Following the release of the Australian Crime Commission’s devastating report into organized crime and drugs in sport, the A-League have been implicated in a major investigation into suspicious betting activity on a match.
Global authorities are in the midst of looking into an A-League game that saw a sudden, and large betting plunge, reports Fairfax Media.
The game in question reportedly involved bets of over $40 million, largely from Asia.
The exact fixture has not been revealed.
News of the controversy comes a day after the ACC’s report confirmed the darkest day in Australian sport, with all sporting codes mentioned in the damning document.
In yesterday’s press conference on the report, ACC CEO John Lawler confirmed that they will purse criminal charges for guilty parties.

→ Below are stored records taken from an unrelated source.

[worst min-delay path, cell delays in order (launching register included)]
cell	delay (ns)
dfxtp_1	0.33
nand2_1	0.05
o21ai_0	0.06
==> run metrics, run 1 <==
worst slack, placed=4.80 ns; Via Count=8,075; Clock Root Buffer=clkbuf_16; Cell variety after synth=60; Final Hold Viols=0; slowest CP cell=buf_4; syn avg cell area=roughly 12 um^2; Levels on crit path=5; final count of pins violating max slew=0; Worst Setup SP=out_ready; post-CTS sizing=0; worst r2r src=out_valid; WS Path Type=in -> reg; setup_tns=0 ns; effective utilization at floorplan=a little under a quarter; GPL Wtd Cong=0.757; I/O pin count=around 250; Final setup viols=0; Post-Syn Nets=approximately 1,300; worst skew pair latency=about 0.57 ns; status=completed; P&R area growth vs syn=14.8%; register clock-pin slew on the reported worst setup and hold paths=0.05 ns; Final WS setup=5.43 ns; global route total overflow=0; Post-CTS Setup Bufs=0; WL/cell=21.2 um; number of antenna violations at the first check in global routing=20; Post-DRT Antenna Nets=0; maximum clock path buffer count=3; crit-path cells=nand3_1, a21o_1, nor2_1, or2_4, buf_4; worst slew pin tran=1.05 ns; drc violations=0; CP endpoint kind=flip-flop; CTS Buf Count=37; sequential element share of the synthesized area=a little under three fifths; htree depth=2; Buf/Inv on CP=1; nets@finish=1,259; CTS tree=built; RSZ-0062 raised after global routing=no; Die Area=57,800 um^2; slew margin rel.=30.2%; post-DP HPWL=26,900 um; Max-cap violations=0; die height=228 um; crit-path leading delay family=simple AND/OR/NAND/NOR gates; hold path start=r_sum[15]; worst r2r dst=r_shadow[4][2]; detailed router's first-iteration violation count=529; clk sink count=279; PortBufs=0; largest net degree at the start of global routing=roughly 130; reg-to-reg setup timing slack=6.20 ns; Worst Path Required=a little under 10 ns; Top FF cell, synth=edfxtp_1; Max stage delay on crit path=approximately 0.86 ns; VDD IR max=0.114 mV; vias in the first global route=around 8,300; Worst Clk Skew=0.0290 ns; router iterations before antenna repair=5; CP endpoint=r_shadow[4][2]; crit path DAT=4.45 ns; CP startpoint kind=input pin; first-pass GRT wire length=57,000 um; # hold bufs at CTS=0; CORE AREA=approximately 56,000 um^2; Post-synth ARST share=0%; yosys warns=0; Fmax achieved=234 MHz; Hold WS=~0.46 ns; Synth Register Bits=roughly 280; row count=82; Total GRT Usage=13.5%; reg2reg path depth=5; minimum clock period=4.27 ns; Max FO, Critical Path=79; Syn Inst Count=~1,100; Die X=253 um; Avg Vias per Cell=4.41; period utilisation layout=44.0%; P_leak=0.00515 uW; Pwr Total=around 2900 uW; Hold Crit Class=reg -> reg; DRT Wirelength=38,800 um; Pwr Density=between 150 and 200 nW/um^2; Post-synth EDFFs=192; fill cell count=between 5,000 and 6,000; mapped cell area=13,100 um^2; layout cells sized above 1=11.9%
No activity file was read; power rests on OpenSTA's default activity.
## src/rtl/key_pkg.sv

```systemverilog
// Shared state encodings, default timing constants and counter sizing for the key debouncer.
package key_pkg;

    localparam int unsigned DEF_DEBOUNCE_CYCLES = 1000000;
    localparam int unsigned DEF_REPEAT_DELAY    = 25000000;
    localparam int unsigned DEF_REPEAT_PERIOD   = 5000000;

    localparam logic [2:0] ST_IDLE     = 3'd0;
    localparam logic [2:0] ST_PRESS_DB = 3'd1;
    localparam logic [2:0] ST_HELD     = 3'd2;
    localparam logic [2:0] ST_REPEAT   = 3'd3;
    localparam logic [2:0] ST_REL_DB   = 3'd4;

    // $clog2 of the terminal parameter, kept at least one bit wide for tiny parameters.
    function automatic int unsigned cnt_width(input int unsigned n);
        return (n > 1) ? $clog2(n) : 1;
    endfunction

endpackage

```

## src/rtl/key_debounce_if.sv

```systemverilog
// Key event bus: raw key levels and repeat enable in, debounced events and levels out.
interface key_debounce_if;

    logic [1:0] Key_In;
    logic       Repeat_En;
    logic [1:0] Key_Out;
    logic [1:0] Key_Level;

    modport master (output Key_In, output Repeat_En, input Key_Out, input Key_Level);
    modport slave  (input Key_In, input Repeat_En, output Key_Out, output Key_Level);

endinterface

```

## src/rtl/key_debounce_ch.sv

```systemverilog
// One key channel: 2-flop synchronizer, debounce/auto-repeat FSM and saturating counters.
module key_debounce_ch
    import key_pkg::*;
#(
    parameter int unsigned DEBOUNCE_CYCLES = DEF_DEBOUNCE_CYCLES,
    parameter int unsigned REPEAT_DELAY    = DEF_REPEAT_DELAY,
    parameter int unsigned REPEAT_PERIOD   = DEF_REPEAT_PERIOD
) (
    input  logic Sys_CLK,
    input  logic Sys_RST,
    input  logic key_in,
    input  logic repeat_en,
    output logic key_out,
    output logic key_level
);

    localparam int unsigned DB_W   = cnt_width(DEBOUNCE_CYCLES);
    localparam int unsigned HOLD_W = cnt_width(REPEAT_DELAY);
    localparam int unsigned REP_W  = cnt_width(REPEAT_PERIOD);

    localparam logic [DB_W-1:0]   DB_LAST   = DB_W'(DEBOUNCE_CYCLES - 1);
    localparam logic [HOLD_W-1:0] HOLD_LAST = HOLD_W'(REPEAT_DELAY - 1);
    localparam logic [REP_W-1:0]  REP_LAST  = REP_W'(REPEAT_PERIOD - 1);

    logic [1:0]        sync;
    logic [2:0]        state;
    logic [DB_W-1:0]   db_cnt;
    logic [HOLD_W-1:0] hold_cnt;
    logic [REP_W-1:0]  rep_cnt;
    logic              pressed;

    assign pressed = ~sync[1];

    // Pulses are written as ~key_out so a pulse can never last two cycles, even with tiny periods.
    always_ff @(posedge Sys_CLK) begin
        if (!Sys_RST) begin
            sync      <= 2'b11;
            state     <= ST_IDLE;
            db_cnt    <= '0;
            hold_cnt  <= '0;
            rep_cnt   <= '0;
            key_out   <= 1'b0;
            key_level <= 1'b0;
        end else begin
            sync    <= {sync[0], key_in};
            key_out <= 1'b0;
            case (state)
                ST_IDLE: begin
                    if (pressed) begin
                        state  <= ST_PRESS_DB;
                        db_cnt <= '0;
                    end
                end
                ST_PRESS_DB: begin
                    if (!pressed) begin
                        state <= ST_IDLE;
                    end else if (db_cnt == DB_LAST) begin
                        state     <= ST_HELD;
                        hold_cnt  <= '0;
                        key_out   <= ~key_out;
                        key_level <= 1'b1;
                    end else begin
                        db_cnt <= db_cnt + 1'b1;
                    end
                end
                ST_HELD: begin
                    if (!pressed) begin
                        state  <= ST_REL_DB;
                        db_cnt <= '0;
                    end else if (repeat_en && hold_cnt == HOLD_LAST) begin
                        state   <= ST_REPEAT;
                        rep_cnt <= '0;
                        key_out <= ~key_out;
                    end else if (hold_cnt != HOLD_LAST) begin
                        hold_cnt <= hold_cnt + 1'b1;
                    end
                end
                // hold_cnt stays at HOLD_LAST here, so dropping back to HELD re-arms the repeat at once.
                ST_REPEAT: begin
                    if (!pressed) begin
                        state  <= ST_REL_DB;
                        db_cnt <= '0;
                    end else if (!repeat_en) begin
                        state <= ST_HELD;
                    end else if (rep_cnt == REP_LAST) begin
                        rep_cnt <= '0;
                        key_out <= ~key_out;
                    end else begin
                        rep_cnt <= rep_cnt + 1'b1;
                    end
                end
                ST_REL_DB: begin
                    if (pressed) begin
                        state    <= ST_HELD;
                        hold_cnt <= '0;
                    end else if (db_cnt == DB_LAST) begin
                        state     <= ST_IDLE;
                        key_level <= 1'b0;
                    end else begin
                        db_cnt <= db_cnt + 1'b1;
                    end
                end
                default: state <= ST_IDLE;
            endcase
        end
    end

endmodule

```

## src/rtl/key_debounce.sv

```systemverilog
// Two-key push-button debouncer with optional auto-repeat; the keys are handled independently.
module key_debounce
    import key_pkg::*;
#(
    parameter int unsigned DEBOUNCE_CYCLES = DEF_DEBOUNCE_CYCLES,
    parameter int unsigned REPEAT_DELAY    = DEF_REPEAT_DELAY,
    parameter int unsigned REPEAT_PERIOD   = DEF_REPEAT_PERIOD
) (
    input  logic          Sys_CLK,
    input  logic          Sys_RST,
    key_debounce_if.slave bus
);

    logic [1:0] key_out;
    logic [1:0] key_level;

    key_debounce_ch #(
        .DEBOUNCE_CYCLES (DEBOUNCE_CYCLES),
        .REPEAT_DELAY    (REPEAT_DELAY),
        .REPEAT_PERIOD   (REPEAT_PERIOD)
    ) u_ch0 (
        .Sys_CLK   (Sys_CLK),
        .Sys_RST   (Sys_RST),
        .key_in    (bus.Key_In[0]),
        .repeat_en (bus.Repeat_En),
        .key_out   (key_out[0]),
        .key_level (key_level[0])
    );

    key_debounce_ch #(
        .DEBOUNCE_CYCLES (DEBOUNCE_CYCLES),
        .REPEAT_DELAY    (REPEAT_DELAY),
        .REPEAT_PERIOD   (REPEAT_PERIOD)
    ) u_ch1 (
        .Sys_CLK   (Sys_CLK),
        .Sys_RST   (Sys_RST),
        .key_in    (bus.Key_In[1]),
        .repeat_en (bus.Repeat_En),
        .key_out   (key_out[1]),
        .key_level (key_level[1])
    );

    assign bus.Key_Out   = key_out;
    assign bus.Key_Level = key_level;

endmodule
```

## src/flat_wrapper.sv

```systemverilog
// flat-port wrapper written by rule: the top's interface ports become plain ports
module key_debounce_flat import key_pkg::*;
#(
    parameter int unsigned DEBOUNCE_CYCLES = DEF_DEBOUNCE_CYCLES,
    parameter int unsigned REPEAT_DELAY    = DEF_REPEAT_DELAY,
    parameter int unsigned REPEAT_PERIOD   = DEF_REPEAT_PERIOD
)
  (Sys_CLK, Sys_RST, bus_Key_In, bus_Repeat_En, bus_Key_Out, bus_Key_Level);
  key_debounce_if bus_i ();
  input  logic Sys_CLK;
  input  logic Sys_RST;
  input wire logic [$bits(bus_i.Key_In)-1:0] bus_Key_In;
  input wire logic [$bits(bus_i.Repeat_En)-1:0] bus_Repeat_En;
  output wire logic [$bits(bus_i.Key_Out)-1:0] bus_Key_Out;
  output wire logic [$bits(bus_i.Key_Level)-1:0] bus_Key_Level;
  assign bus_i.Key_In = bus_Key_In;
  assign bus_i.Repeat_En = bus_Repeat_En;
  assign bus_Key_Out = bus_i.Key_Out;
  assign bus_Key_Level = bus_i.Key_Level;
  key_debounce #(.DEBOUNCE_CYCLES(DEBOUNCE_CYCLES), .REPEAT_DELAY(REPEAT_DELAY), .REPEAT_PERIOD(REPEAT_PERIOD)) u_core (.Sys_CLK(Sys_CLK), .Sys_RST(Sys_RST), .bus(bus_i));
endmodule
```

He described the situation Australian sport was facing as "extraordinarily serious".
Earlier this week Europol stated that 680 matches were suspected of being fixed, and that there was a worldwide investigation underway.
The A-League match in question drew more gambling activity from a single bookmaker than an English Premier League match that weekend, reported Fairfax.
Football Federation Australia have denied any inquiry into match-fixing in the A-League.
"There is nothing specific in relation to football in relation to this report but that doesn’t mean we don’t join in the general concern about the issues that are raised in the report," FFA CEO David Gallop said yesterday.
"We must maintain vigilance in education, in making sure that players are aware of penalties that can be imposed and as you’d be aware we have recently engaged an overseas agency to assist us with surveillance of football matches.
"It’s simple to make the point but it’s a good one where things are difficult to detect.
"The level of deterrence must be high and that’s what we are dealing with here both in relation to the doping issue and match fixing.
"We are vigilant about it, we have internal and external resources in place and while we don’t specifically have evidence at this stage, we join in the general concern and we are all too happy to be supporting the government and the ACC."